Stored items:
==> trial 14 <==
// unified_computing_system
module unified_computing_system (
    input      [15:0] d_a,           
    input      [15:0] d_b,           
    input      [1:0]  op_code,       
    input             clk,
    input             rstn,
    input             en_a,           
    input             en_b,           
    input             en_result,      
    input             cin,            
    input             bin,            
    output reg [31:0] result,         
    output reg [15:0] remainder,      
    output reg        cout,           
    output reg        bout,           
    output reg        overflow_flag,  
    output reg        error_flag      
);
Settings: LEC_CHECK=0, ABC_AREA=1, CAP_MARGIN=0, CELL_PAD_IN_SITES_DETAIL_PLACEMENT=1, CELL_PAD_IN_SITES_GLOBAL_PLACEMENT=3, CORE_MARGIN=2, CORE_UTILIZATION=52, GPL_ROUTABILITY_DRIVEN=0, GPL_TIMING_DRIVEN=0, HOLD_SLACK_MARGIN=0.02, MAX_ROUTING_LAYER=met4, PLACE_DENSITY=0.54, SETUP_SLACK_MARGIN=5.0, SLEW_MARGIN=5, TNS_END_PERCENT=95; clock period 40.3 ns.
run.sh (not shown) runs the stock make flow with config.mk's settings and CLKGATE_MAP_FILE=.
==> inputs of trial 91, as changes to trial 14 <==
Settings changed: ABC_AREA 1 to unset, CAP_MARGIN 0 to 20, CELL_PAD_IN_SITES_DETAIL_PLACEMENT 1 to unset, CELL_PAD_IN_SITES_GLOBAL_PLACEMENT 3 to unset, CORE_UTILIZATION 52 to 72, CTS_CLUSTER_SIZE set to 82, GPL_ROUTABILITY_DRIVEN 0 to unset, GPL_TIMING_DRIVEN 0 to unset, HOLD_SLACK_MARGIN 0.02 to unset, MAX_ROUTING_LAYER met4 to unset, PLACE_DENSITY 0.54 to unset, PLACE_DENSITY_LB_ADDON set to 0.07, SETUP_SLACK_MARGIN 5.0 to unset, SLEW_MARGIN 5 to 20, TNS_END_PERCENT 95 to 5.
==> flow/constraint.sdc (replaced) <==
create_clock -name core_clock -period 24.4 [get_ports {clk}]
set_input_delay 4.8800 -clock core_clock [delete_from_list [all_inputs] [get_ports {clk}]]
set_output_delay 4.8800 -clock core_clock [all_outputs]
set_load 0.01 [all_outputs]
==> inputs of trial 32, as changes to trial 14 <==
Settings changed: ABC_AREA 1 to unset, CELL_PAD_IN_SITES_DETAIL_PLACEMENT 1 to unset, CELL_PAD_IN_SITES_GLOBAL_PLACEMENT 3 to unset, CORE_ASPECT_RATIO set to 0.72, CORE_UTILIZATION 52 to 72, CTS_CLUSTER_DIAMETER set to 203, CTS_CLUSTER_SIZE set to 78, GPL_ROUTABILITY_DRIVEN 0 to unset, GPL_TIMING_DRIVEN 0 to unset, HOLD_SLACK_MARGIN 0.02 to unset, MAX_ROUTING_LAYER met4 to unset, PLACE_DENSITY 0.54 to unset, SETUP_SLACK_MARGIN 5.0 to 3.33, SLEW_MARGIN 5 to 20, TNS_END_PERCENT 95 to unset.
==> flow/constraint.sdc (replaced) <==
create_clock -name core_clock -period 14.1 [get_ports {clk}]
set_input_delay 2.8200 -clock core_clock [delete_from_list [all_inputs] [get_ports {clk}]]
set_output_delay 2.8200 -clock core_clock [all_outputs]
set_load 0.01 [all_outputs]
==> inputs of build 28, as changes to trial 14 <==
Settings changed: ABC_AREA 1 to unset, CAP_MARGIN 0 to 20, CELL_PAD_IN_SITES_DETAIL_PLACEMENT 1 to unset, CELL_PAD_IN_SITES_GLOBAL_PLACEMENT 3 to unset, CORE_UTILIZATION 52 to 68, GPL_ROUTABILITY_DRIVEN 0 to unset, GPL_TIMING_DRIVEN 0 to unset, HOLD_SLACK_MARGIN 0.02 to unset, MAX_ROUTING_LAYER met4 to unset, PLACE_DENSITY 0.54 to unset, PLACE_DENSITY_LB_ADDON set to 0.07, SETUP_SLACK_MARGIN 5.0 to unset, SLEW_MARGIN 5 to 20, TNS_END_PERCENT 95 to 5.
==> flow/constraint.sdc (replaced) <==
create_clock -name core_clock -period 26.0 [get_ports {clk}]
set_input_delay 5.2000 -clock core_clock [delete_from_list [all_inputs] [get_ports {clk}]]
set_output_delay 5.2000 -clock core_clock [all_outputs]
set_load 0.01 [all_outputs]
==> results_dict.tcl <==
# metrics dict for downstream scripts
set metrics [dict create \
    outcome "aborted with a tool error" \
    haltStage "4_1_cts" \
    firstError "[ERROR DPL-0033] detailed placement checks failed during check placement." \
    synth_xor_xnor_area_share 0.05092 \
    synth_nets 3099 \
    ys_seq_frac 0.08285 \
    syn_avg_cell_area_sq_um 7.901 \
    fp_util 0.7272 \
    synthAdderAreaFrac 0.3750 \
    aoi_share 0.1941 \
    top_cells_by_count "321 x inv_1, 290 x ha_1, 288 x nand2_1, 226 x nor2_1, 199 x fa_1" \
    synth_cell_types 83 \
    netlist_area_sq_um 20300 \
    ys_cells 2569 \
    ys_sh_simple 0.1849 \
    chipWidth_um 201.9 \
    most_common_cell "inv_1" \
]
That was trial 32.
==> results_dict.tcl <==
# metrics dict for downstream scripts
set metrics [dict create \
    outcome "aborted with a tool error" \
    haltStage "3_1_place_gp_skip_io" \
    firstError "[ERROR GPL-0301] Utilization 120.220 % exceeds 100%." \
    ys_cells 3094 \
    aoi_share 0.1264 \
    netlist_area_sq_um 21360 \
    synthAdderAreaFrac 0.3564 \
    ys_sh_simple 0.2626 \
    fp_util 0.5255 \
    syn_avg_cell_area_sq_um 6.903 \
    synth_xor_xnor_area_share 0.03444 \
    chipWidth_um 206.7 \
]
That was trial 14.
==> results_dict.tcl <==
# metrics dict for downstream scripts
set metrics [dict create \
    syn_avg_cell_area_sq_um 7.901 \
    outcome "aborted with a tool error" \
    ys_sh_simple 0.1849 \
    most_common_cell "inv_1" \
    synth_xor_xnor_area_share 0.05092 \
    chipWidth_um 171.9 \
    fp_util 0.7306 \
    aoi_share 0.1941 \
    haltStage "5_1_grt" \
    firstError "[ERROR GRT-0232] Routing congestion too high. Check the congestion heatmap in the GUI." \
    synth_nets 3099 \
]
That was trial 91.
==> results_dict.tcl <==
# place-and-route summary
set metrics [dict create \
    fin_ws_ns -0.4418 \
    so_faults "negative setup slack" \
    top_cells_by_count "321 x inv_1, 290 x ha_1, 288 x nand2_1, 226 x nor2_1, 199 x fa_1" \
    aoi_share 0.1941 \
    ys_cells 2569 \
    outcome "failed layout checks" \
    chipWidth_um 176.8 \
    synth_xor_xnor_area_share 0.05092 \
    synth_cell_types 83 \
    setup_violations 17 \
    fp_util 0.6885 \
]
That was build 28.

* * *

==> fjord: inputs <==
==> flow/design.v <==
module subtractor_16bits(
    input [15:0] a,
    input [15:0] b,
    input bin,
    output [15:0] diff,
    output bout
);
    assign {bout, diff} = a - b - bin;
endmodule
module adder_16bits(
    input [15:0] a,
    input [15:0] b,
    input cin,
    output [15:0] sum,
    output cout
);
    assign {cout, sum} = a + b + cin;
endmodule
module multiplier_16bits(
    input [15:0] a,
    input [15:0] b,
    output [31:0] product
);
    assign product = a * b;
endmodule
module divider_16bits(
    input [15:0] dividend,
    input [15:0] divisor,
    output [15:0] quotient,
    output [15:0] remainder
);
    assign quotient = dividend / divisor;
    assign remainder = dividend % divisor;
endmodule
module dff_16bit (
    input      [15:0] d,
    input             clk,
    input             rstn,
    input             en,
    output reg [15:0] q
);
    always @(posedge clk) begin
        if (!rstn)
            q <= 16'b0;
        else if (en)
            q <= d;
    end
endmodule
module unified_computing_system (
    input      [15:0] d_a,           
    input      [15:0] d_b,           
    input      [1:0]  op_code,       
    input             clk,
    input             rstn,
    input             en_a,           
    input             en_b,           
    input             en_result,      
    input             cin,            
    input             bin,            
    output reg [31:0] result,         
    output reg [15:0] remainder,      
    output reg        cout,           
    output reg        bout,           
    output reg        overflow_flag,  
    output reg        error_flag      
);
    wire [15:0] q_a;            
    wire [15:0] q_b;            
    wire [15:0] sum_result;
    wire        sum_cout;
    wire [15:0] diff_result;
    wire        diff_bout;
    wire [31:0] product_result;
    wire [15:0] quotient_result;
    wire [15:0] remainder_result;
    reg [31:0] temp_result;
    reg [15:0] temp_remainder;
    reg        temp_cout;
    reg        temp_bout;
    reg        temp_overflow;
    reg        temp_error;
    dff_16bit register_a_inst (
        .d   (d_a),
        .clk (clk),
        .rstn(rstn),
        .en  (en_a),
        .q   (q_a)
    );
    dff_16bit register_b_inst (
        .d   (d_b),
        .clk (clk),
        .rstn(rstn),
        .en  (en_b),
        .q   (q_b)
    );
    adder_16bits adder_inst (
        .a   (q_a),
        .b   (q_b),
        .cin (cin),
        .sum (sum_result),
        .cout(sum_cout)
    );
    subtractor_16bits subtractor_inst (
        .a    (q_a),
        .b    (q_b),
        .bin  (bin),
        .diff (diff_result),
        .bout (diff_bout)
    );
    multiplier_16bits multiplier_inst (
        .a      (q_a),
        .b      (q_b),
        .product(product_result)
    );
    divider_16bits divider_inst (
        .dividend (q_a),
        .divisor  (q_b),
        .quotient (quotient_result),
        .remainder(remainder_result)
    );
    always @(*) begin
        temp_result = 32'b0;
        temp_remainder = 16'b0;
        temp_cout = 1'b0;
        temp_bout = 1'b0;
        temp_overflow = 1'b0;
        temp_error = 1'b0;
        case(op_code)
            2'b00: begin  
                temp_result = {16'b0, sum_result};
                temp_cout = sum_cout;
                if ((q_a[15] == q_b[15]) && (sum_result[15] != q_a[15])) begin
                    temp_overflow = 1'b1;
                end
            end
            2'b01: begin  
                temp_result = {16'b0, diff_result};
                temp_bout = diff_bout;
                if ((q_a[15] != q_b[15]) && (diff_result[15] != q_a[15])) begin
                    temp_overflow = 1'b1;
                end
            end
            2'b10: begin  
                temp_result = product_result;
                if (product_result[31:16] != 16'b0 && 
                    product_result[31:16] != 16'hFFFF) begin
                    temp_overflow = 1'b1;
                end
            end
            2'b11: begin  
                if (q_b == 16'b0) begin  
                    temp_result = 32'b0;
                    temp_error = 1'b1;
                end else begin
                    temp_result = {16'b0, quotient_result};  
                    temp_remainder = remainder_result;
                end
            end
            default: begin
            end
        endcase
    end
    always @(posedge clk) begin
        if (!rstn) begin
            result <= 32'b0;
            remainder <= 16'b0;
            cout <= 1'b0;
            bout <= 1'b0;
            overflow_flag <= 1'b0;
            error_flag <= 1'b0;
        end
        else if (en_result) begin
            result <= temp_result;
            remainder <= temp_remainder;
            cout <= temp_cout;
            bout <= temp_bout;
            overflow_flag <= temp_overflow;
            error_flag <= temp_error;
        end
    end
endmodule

= Work task =
Select and copy every line from the records that includes the word "wire".

= Result =
    wire [15:0] q_a;            
    wire [15:0] q_b;            
    wire [15:0] sum_result;
    wire        sum_cout;
    wire [15:0] diff_result;
    wire        diff_bout;
    wire [31:0] product_result;
    wire [15:0] quotient_result;
    wire [15:0] remainder_result;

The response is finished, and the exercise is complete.